Del Pozoらは、シロイヌナズナのPi飢餓によって誘導される酸性ホスファターゼAtACP5を精製した。 この酵素はリン酸化基質の加水分解と過酸化物生成の2つの活性を示す。 ホスファターゼ活性はおそらくPiの動員を反映しており、過酸化活性はAtACP5が活性酸素種の代謝にも関与していることを示唆している。

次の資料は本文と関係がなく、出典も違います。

`src/rtl/minirv_dbus_bridge.sv`:
```
// minirv_dbus_bridge: data-bus bridge between the miniRV load/store port and the SoC data side.
//
// A request is accepted in IDLE and decoded as one of three kinds:
//   - DRAM: asynchronous-read, synchronous-write word memory. Sub-word stores are done as
//     read-modify-write.
//   - Peripheral: N_DEV word-only channels at 0xFFFF_x000. The bridge waits for the channel's
//     ready signal and gives up after TIMEOUT wait cycles.
//   - Error: a misaligned request, an illegal size, or an unmapped address.
// Every request produces exactly one single-cycle response.
//
// Ports
//   cpu_clk, cpu_rst_n        clock and asynchronous active-low reset
//   req_*                     CPU request; req_ready is high only in IDLE
//   rsp_valid/rdata/err       one-cycle response; rdata and err hold until the next response
//   err_cnt                   saturating count of error responses
//   mem_a/spo/we/d            DRAM word port
//   per_sel/we/addr/wdata     peripheral request, one-hot channel select
//   per_rdata/per_ready       per-channel read data and completion
module minirv_dbus_bridge #(
  parameter int unsigned ADDR_W  = 14,
  parameter int unsigned DATA_W  = 32,
  parameter int unsigned N_DEV   = 4,
  parameter int unsigned TIMEOUT = 15
) (
  input  logic                  cpu_clk,
  input  logic                  cpu_rst_n,
  input  logic                  req_valid,
  output logic                  req_ready,
  input  logic                  req_we,
  input  logic [31:0]           req_addr,
  input  logic [1:0]            req_size,
  input  logic                  req_unsigned,
  input  logic [DATA_W-1:0]     req_wdata,
  output logic                  rsp_valid,
  output logic [DATA_W-1:0]     rsp_rdata,
  output logic                  rsp_err,
  output logic [7:0]            err_cnt,
  output logic [ADDR_W-1:0]     mem_a,
  input  logic [DATA_W-1:0]     mem_spo,
  output logic                  mem_we,
  output logic [DATA_W-1:0]     mem_d,
  output logic [N_DEV-1:0]      per_sel,
  output logic                  per_we,
  output logic [11:0]           per_addr,
  output logic [DATA_W-1:0]     per_wdata,
  input  logic [N_DEV*32-1:0]   per_rdata,
  input  logic [N_DEV-1:0]      per_ready
);

  // Only the low address bits are needed after acceptance: the word address for DRAM and the
  // channel index plus register offset for peripherals.
  localparam int unsigned AqW = (ADDR_W + 2 > 16) ? ADDR_W + 2 : 16;

  typedef enum logic [2:0] {
    StIdle,
    StMemRd,
    StMemWr,
    StPerWait,
    StResp
  } state_e;

  state_e             state_q, state_d;
  logic [AqW-1:0]     addr_q, addr_d;
  logic               we_q, we_d;
  logic [1:0]         size_q, size_d;
  logic               uns_q, uns_d;
  logic [31:0]        wdata_q, wdata_d;
  logic [7:0]         cnt_q, cnt_d;
  logic [31:0]        rdata_q, rdata_d;
  logic               err_q, err_d;
  logic [7:0]         err_cnt_q, err_cnt_d;
  logic               rsp_valid_q, rsp_valid_d;
  logic               mem_we_q, mem_we_d;
  logic [N_DEV-1:0]   per_sel_q, per_sel_d;
  logic               per_we_q, per_we_d;

  // Extract and extend a byte or half from a DRAM word.
  function automatic logic [31:0] load_extract(input logic [31:0] word, input logic [1:0] off,
                                               input logic [1:0] size, input logic uns);
    logic [7:0]  b;
    logic [15:0] h;
    logic [31:0] res;
    case (off)
      2'd0:    b = word[7:0];
      2'd1:    b = word[15:8];
      2'd2:    b = word[23:16];
      default: b = word[31:24];
    endcase
    h = off[1] ? word[31:16] : word[15:0];
    case (size)
      2'd0:    res = uns ? {24'b0, b} : {{24{b[7]}}, b};
      2'd1:    res = uns ? {16'b0, h} : {{16{h[15]}}, h};
      default: res = word;
    endcase
    return res;
  endfunction

  // Replace the addressed byte or half of the old word with right-aligned store data.
  function automatic logic [31:0] store_merge(input logic [31:0] old, input logic [31:0] wd,
                                              input logic [1:0] off, input logic [1:0] size);
    logic [31:0] res;
    res = old;
    case (size)
      2'd0: begin
        case (off)
          2'd0:    res[7:0]   = wd[7:0];
          2'd1:    res[15:8]  = wd[7:0];
          2'd2:    res[23:16] = wd[7:0];
          default: res[31:24] = wd[7:0];
        endcase
      end
      2'd1: begin
        if (off[1]) res[31:16] = wd[15:0];
        else        res[15:0]  = wd[15:0];
      end
      default: res = wd;
    endcase
    return res;
  endfunction

  // Request decode on the incoming request, so the error path can respond the next cycle.
  logic misalign, is_per_rgn, per_idx_ok, is_dram, dec_err;

  always_comb begin
    misalign   = (req_size == 2'd3) ||
                 (req_size == 2'd1 && req_addr[0]) ||
                 (req_size == 2'd2 && req_addr[1:0] != 2'b00);
    is_per_rgn = (req_addr[31:16] == 16'hFFFF);
    per_idx_ok = (32'(req_addr[15:12]) < N_DEV);
    is_dram    = ((req_addr >> (ADDR_W + 2)) == 32'd0);
    dec_err    = misalign ||
                 (is_per_rgn && (!per_idx_ok || req_size != 2'd2)) ||
                 (!is_per_rgn && !is_dram);
  end

  // Selected peripheral channel; other channels' ready bits are ignored.
  logic [31:0] per_rd;
  logic        per_rdy;

  always_comb begin
    per_rd  = '0;
    per_rdy = 1'b0;
    for (int i = 0; i < int'(N_DEV); i++) begin
      if (addr_q[15:12] == 4'(i)) begin
        per_rd  = per_rdata[32*i +: 32];
        per_rdy = per_ready[i];
      end
    end
  end

  always_comb begin
    state_d   = state_q;
    addr_d    = addr_q;
    we_d      = we_q;
    size_d    = size_q;
    uns_d     = uns_q;
    wdata_d   = wdata_q;
    cnt_d     = cnt_q;
    rdata_d   = rdata_q;
    err_d     = err_q;
    err_cnt_d = err_cnt_q;

    unique case (state_q)
      StIdle: begin
        if (req_valid) begin
          addr_d  = req_addr[AqW-1:0];
          we_d    = req_we;
          size_d  = req_size;
          uns_d   = req_unsigned;
          wdata_d = req_wdata;
          cnt_d   = '0;
          if (dec_err) begin
            rdata_d = '0;
            err_d   = 1'b1;
            state_d = StResp;
          end else if (is_per_rgn) begin
            state_d = StPerWait;
          end else if (req_we && req_size == 2'd2) begin
            state_d = StMemWr;
          end else begin
            // Loads, and sub-word stores that must fetch the old word first.
            state_d = StMemRd;
          end
        end
      end
      StMemRd: begin
        if (we_q) begin
          wdata_d = store_merge(mem_spo, wdata_q, addr_q[1:0], size_q);
          state_d = StMemWr;
        end else begin
          rdata_d = load_extract(mem_spo, addr_q[1:0], size_q, uns_q);
          err_d   = 1'b0;
          state_d = StResp;
        end
      end
      StMemWr: begin
        rdata_d = '0;
        err_d   = 1'b0;
        state_d = StResp;
      end
      StPerWait: begin
        // Ready wins over a timeout reached on the same cycle.
        if (per_rdy) begin
          rdata_d = we_q ? 32'd0 : per_rd;
          err_d   = 1'b0;
          state_d = StResp;
        end else begin
          cnt_d = cnt_q + 8'd1;
          if (cnt_d == 8'(TIMEOUT)) begin
            rdata_d = '0;
            err_d   = 1'b1;
            state_d = StResp;
          end
        end
      end
      StResp: begin
        state_d = StIdle;
      end
      default: begin
        state_d = StIdle;
      end
    endcase

    if (state_q != StResp && state_d == StResp && err_d && err_cnt_q != 8'hFF) begin
      err_cnt_d = err_cnt_q + 8'd1;
    end

    // Strobes are registered from the next state so they are glitch-free flop outputs.
    rsp_valid_d = (state_d == StResp);
    mem_we_d    = (state_d == StMemWr);
    per_we_d    = (state_d == StPerWait) && we_d;
    for (int i = 0; i < int'(N_DEV); i++) begin
      per_sel_d[i] = (state_d == StPerWait) && (addr_d[15:12] == 4'(i));
    end
  end

  always_ff @(posedge cpu_clk or negedge cpu_rst_n) begin
    if (!cpu_rst_n) begin
      state_q     <= StIdle;
      addr_q      <= '0;
      we_q        <= 1'b0;
      size_q      <= 2'd0;
      uns_q       <= 1'b0;
      wdata_q     <= '0;
      cnt_q       <= '0;
      rdata_q     <= '0;
      err_q       <= 1'b0;
      err_cnt_q   <= '0;
      rsp_valid_q <= 1'b0;
      mem_we_q    <= 1'b0;
      per_sel_q   <= '0;
      per_we_q    <= 1'b0;
    end else begin
      state_q     <= state_d;
      addr_q      <= addr_d;
      we_q        <= we_d;
      size_q      <= size_d;
      uns_q       <= uns_d;
      wdata_q     <= wdata_d;
      cnt_q       <= cnt_d;
      rdata_q     <= rdata_d;
      err_q       <= err_d;
      err_cnt_q   <= err_cnt_d;
      rsp_valid_q <= rsp_valid_d;
      mem_we_q    <= mem_we_d;
      per_sel_q   <= per_sel_d;
      per_we_q    <= per_we_d;
    end
  end

  // Held low during reset even though the state register already reads IDLE.
  assign req_ready = cpu_rst_n && (state_q == StIdle);
  assign rsp_valid = rsp_valid_q;
  assign rsp_rdata = rdata_q;
  assign rsp_err   = err_q;
  assign err_cnt   = err_cnt_q;
  assign mem_a     = addr_q[ADDR_W+1:2];
  assign mem_we    = mem_we_q;
  assign mem_d     = wdata_q;
  assign per_sel   = per_sel_q;
  assign per_we    = per_we_q;
  assign per_addr  = addr_q[11:0];
  assign per_wdata = wdata_q;

endmodule

```
`config.mk`:
```
export PLATFORM = sky130hd
export DESIGN_NAME = minirv_dbus_bridge
export DESIGN_NICKNAME = d
export VERILOG_FILES = /design/src/rtl/minirv_dbus_bridge.sv
export SDC_FILE = /design/constraint.sdc
export NUM_CORES = 1
export LEC_CHECK = 0
export BUFFER_PORTS_ARGS = -buffer_cell sky130_fd_sc_hd__clkbuf_2
export CAP_MARGIN = 20
export CORE_MARGIN = 3
export CORE_UTILIZATION = 25
export CTS_CLUSTER_DIAMETER = 150
export DETAILED_ROUTE_END_ITERATION = 6
export HOLD_SLACK_MARGIN = 0.08
export PLACE_DENSITY = 0.5
export SLEW_MARGIN = 20
export SYNTH_ARGS = -nofsm -noshare
export SYNTH_HDL_FRONTEND = slang
export SYNTH_SLANG_ARGS = --single-unit
export TNS_END_PERCENT = 1
```
`constraint.sdc`:
```
create_clock -name cpu_clk -period 2.5 [get_ports cpu_clk]
set_input_delay 0.625 -clock cpu_clk [delete_from_list [all_inputs] [get_ports cpu_clk]]
set_output_delay 0.625 -clock cpu_clk [all_outputs]
set_load 0.01 [all_outputs]
```
Word level (Yosys, flattened, before mapping) --
Cells that the tools add are included.
Word-level totals: bits in registers 111, logic and storage cells 142, output and inout bits 139
Operators by class: $add $sub $neg 2, equal/unequal tests 32, mux-type cells 51, magnitude comparators 1, reductions and logical operators 39
Operators by type and width (count):
- 32-bit 2-to-1 mux | 14
- 32-bit one-hot mux with 2 select lines | 3
- 32-bit one-hot mux with 4 select lines | 1
- 16-bit 2-to-1 mux | 5
- 8-bit 2-to-1 mux | 6
- 32-bit zero test | 1
- 8-bit one-hot mux with 3 select lines | 1
- 8-bit by 1-bit adder with 8-bit output, second input constant | 2
- 16-bit == test, second input constant | 1
- 4-bit by 2-bit == test with 1-bit output, second input constant | 4
- 8-bit one-hot mux with 2 select lines | 1
- 3-bit 2-to-1 mux | 5
- 3-bit inequality test, second input constant | 5
- 1-bit logical AND | 14
- 3-bit by 2-bit == test with 1-bit output, second input constant | 4
- 2-bit inequality test, second input constant | 6
- 3-bit one-hot mux with 4 select lines | 1
- 1-bit 2-to-1 mux | 11
- 5-bit AND reduction | 2
- 4-bit by 1-bit == test with 1-bit output, second input constant | 2
- 8-bit by 4-bit == test with 1-bit output, second input constant | 1
- 4-bit zero test | 2
- 8-bit inequality test, second input constant | 1
- 2-bit by 1-bit == test with 1-bit output, second input constant | 3
- other kinds (17) | 29

Depth between registers and ports, before layout --
depth in word-level cells 13, gate-level depth with buffers 11, depth with buffers taken out 9

Least setup slack after synthesis --
Ideal clock, no wire load.
path type input to register, start point input port req_addr[30], end point register err_cnt_q[1] (netlist: err_cnt[1]), setup time 0.125 ns, data arrival time 2.506 ns, stages on the path 8, path slack -0.131 ns, path buffers 1, cells stage by stage nand4_1 or4_4 nor4_4 a21oi_1 or3_1 buf_2 and3_4 mux2_4
Between the ends: word-level cells in the longest chain between the ends 11, elaborated cells on any way between the ends 19, those cells by class eq/ne: 2; mux: 7; reduce/logical: 10
Ends and longest elaborated chain:
- from (decl) | line 30 | input logic [31:0] req_addr,
- 16-bit == test / 32-bit zero test (equally long branches) | line 128, 130
- 1-bit logical AND / 1-bit zero test (equally long branches) | line 132, 133
- 1-bit logical OR / 1-bit logical AND (equally long branches) | line 131, 133
- 1-bit logical OR | line 132 | (is_per_rgn && (!per_idx_ok || req_size != 2'd2)) ||
- 3-bit 2-to-1 mux | line 172 | if (dec_err) begin
- 3-bit 2-to-1 mux | line 165 | if (req_valid) begin
- 3-bit one-hot mux with 4 select lines | line 163 | unique case (state_q)
- 3-bit == test | line 224 | if (state_q != StResp && state_d == StResp && err_d && err_cnt_q != 8'hFF) begin
- 1-bit logical AND | line 224
- 1-bit logical AND (*) (2 in series) | line 224
- to (signal assigned) | line 263 | err_cnt_q <= err_cnt_d;
- to (decl) | line 71 | logic [7:0] err_cnt_q, err_cnt_d;
Mark *: on every way between the ends. The rest lies on a longest branch, timed or not. A chain may end at the register's enable or synchronous reset.

Worst setup path in the final report --
Same ends and word-level chain as after synthesis.

==> results.yml <==
clock_network:
  cts-buffers-inserted: 9
  htreeDepth: 3
  clock-sinks: 111
  clkTransAtPathRegs_ps: 90
  clk_latency_ps: 360
  cts_tree: "yes"
  clock-root-buffer: "sky130_fd_sc_hd__clkbuf_16"
  cts_setup_buffers: 0
  clockBufferDepth: 2
power_and_ir_drop:
  combPwrFrac_pct: 30.1
  p_int_mw: 3.617
  power_density_nw_per_um2: 583.8
  p_leak_nw: 4.667
  ir_drop_v: 0.0003940
  p_switching_mw: 1.969
  clock_power_share_pct: 29.6
  power.sequential.fraction_pct: 40.3
  design_power_total_mw: 5.587
  power.switching_fraction_pct: 35.25
grt:
  grt_use_total_pct: 18.46
  met2_usage_pct: 30.12
  grt_pass1_vias: 7301
  grt_pass1_wl_um: 43900
  top_usage_layer: "met2"
  gr-total-overflow: 0
  grt_util_met3_pct: 2.606
  antenna_found_initial: 0
  global_route.usage.met1_pct: 25.80
  grt_max_degree: 112
synthesis:
  syn_area_um2: 7008
  synth.yosys.seq_area_share_pct: 39.64
  synth_seq_cells: 111
  synthArstFlopShare_pct: 100.0
  ys_dominant_reg_cell: "sky130_fd_sc_hd__dfrtp_1"
  synth_warnings: 0
  netlist_instances: 886
  netlist-cell-type-count: 45
  post_synth.cell_area_avg_um2: 7.910
  synth_edf_count: 0
  synthesized_nets: 1124
routing:
  final_routed_drc_violation_total: 0
  num_vias: 7712
  final_antenna_net_count: 0
  routed_wl_um: 28790
  drt-initial-drc-count: 544
  drt-wirelength-per-cell_um: 18.10
  drt_pass1_iterations: 5
  vias_per_cell: 4.847
setup_path:
  critical_path_arrival_ps: 2580
  critical_path.max_fanout: 3
  worstPathRequired_ps: 2750
  worstSetupPathType: "primary input to register"
  worst_r2r_path_cells: 11
  cp-start-kind: "primary input"
  worst_setup_path_end_kind: "register"
die:
  initial_utilization_pct: 25.72
  chipHeight_um: 173.4
  rows: 60
  die_area_um2: 30080
  fp.dieW_um: 173.4
  core_um2: 27250
  io-pin-count: 374
placement:
  placement.io_buffers: 373
  dp.cells: 1575
  finalWeightedCongestion: 0.8650
  detailedPlacementHpwl_um: 22770
sta:
  tns_ps: 0
  fmax_mhz: 428.5
  hold_violations: 0
  unrepaired_setup_endpoints_after_global_routing: "false"
  timing.slew.headroom_pct: 53.27
  worst_slew_pin_slew_ps: 701.0
  post-route-min-period_ps: 2334
  finalMaxSlewViolations: 0
  finish_stage_setup_viols: 0
  final.setup_skew_ps: 10.12
  post-route-period-util_pct: 93.35
cells_and_area:
  finalNonFillerCells: 1591
  final_core_util_pct: 35.12
  most_frequent_cells_in_the_layout: "372 x sky130_fd_sc_hd__clkbuf_2, 139 x sky130_fd_sc_hd__nand2_1, 109 x sky130_fd_sc_hd__dfrtp_1, 99 x sky130_fd_sc_hd__o21ai_0"
  final_net_count: 1452
  layout.cells.most_common: "sky130_fd_sc_hd__clkbuf_2"
  areaGrowthSynthToFinish_pct: 36.56
  filler_cell_count: 2955
  antenna_cells: 0
  drive_gt1_share_pct: 37.08
run_status:
  status: "finished, final reports clean"
hold_path:
  hold_class: "primary input to asynchronous set/reset pin"
job:
  drv.max_cap_violation_count: 0
## per-layer routing
metal / share of wire (%) / up-vias
li1: - / 3765
met1: 47 / 3650
met2: 47 / 278
met3: 5.0 / 19
met4: 1.4 / 0
met5: 0 / -
## synth_stat cells, types with 4 or more instances
library cell / number / area [um2]
sky130_fd_sc_hd__inv_1: 28 / 105.1
sky130_fd_sc_hd__clkbuf_1: 54 / 202.7
sky130_fd_sc_hd__o221ai_1: 7 / 61.31
sky130_fd_sc_hd__and3_1: 12 / 75.07
sky130_fd_sc_hd__a21oi_1: 77 / 385.4
sky130_fd_sc_hd__nor4_1: 10 / 62.56
sky130_fd_sc_hd__a31oi_1: 40 / 250.2
sky130_fd_sc_hd__nand2_1: 140 / 525.5
sky130_fd_sc_hd__o21ai_0: 99 / 495.5
sky130_fd_sc_hd__nor2_1: 77 / 289.0
sky130_fd_sc_hd__nand2b_1: 8 / 50.05
sky130_fd_sc_hd__or3_1: 4 / 25.02
sky130_fd_sc_hd__a211oi_1: 8 / 60.06
sky130_fd_sc_hd__and2_1: 5 / 31.28
sky130_fd_sc_hd__buf_1: 5 / 18.77
sky130_fd_sc_hd__o31ai_1: 4 / 30.03
sky130_fd_sc_hd__mux2i_1: 37 / 370.4
sky130_fd_sc_hd__nand4_1: 11 / 68.82
sky130_fd_sc_hd__o22ai_1: 8 / 50.05
sky130_fd_sc_hd__xnor2_1: 6 / 52.55
sky130_fd_sc_hd__a221oi_1: 8 / 70.07
sky130_fd_sc_hd__dfrtp_1: 111 / 2778
sky130_fd_sc_hd__nand3_1: 19 / 95.09
sky130_fd_sc_hd__a22oi_1: 34 / 255.2
sky130_fd_sc_hd__buf_4: 42 / 315.3
## critical path, cell delays in order
cell and delay (ps):
sky130_fd_sc_hd__clkbuf_2 90, sky130_fd_sc_hd__nand4_1 90, sky130_fd_sc_hd__or4_4 580, sky130_fd_sc_hd__nor4_4 200, sky130_fd_sc_hd__a21oi_2 110, sky130_fd_sc_hd__or3_4 420, sky130_fd_sc_hd__and3_4 190, sky130_fd_sc_hd__mux2_4 280
## power by group through the flow
stage | combinational [mW] | sequential, mW | clock (mW)
5_1_grt | 1.85 | 2.30 | 1.77
3_3_place_gp | 1.69 | 2.28 | 0
3_5_place_dp | 1.70 | 2.29 | 0
2_1_floorplan | 0.884 | 2.31 | 0
4_1_cts | 1.71 | 2.25 | 1.71
6_report | 1.68 | 2.25 | 1.65
## registers in the layout, indices dropped and copies added, names as in the netlist, 2 cells and up
register   flops
addr_q        16
mem_d         32
per_sel        4
state_q        3
err_cnt        8
cnt_q          8
rsp_rdata     32
size_q         2
## worst paths after layout
kind / startpoint / to / slack [ps]
worst min register to register: err_cnt[4] / err_cnt[4] / 490
worst min-delay path: cpu_rst_n / per_sel[3] / 310
min in group cpu_clk: req_addr[3] / addr_q[3] / 450
worst max register to register: cnt_q[0] / err_cnt[7] / 270
max in group asynchronous: cpu_rst_n / mem_d[5] / 1610
worst max-delay path: req_addr[30] / err_cnt[1] / 170
## area by class of cell
type | count | area (um2) | area share (%)
inverters | 28 | 105.1 | 1.098
flip-flops and latches | 111 | 2780 | 29.05
clock buffers | 9 | 225.2 | 2.353
clock inverters | 7 | 103.9 | 1.085
multi-input cells | 643 | 3598 | 37.60
well taps | 372 | 465.4 | 4.863
repair buffers | 421 | 2292 | 23.95
## stage by stage
stage	cell area, um2	worst slack [ps]	hold WS, ps
floorplan	7012	-121.9	329.4
global placement	9235	-313.1	484.3
detailed placement	9235	-332.7	482.4
CTS	9564	60.01	405.5
global route	9570	33.42	405.6
finish	9570	166.3	305.9
## cell families after synthesis
group	after synthesis	synth area share, %
mux	38	5.499
compound gates	297	25.12
simple gates	296	18.71
buf+inv	132	9.373
fa+ha+maj	3	0.5357
flops	111	39.64
xor+xnor	9	1.125
## timing repair
item / CTS / global route
hold buffers: 0 / 0
endpoints found under the setup margin: 0 / 31
resized for setup: 0 / 2
(Power assumes the default switching activity.)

以上のことから、Pi飢餓に誘導されるホスファターゼは、他の役割も見出せるが、生物のストレスへの適応に一役買っていると考えられる。

謝辞

著者らは、Conselho Nacional de Desenvolvimento Científico e Tecnológico (CNPq), Coordenação de Aperfeiçoamento de Pessoal de Nível Superior (CAPES) and Fundação de Amparo a Pesquisa do Estado do Rio de Janeiro (FAPERJ) による資金援助を謝辞として述べている。 C. F. DickとA. L. A. Dos-Santosはこの研究に等しく貢献している

コメントを残す

メールアドレスが公開されることはありません。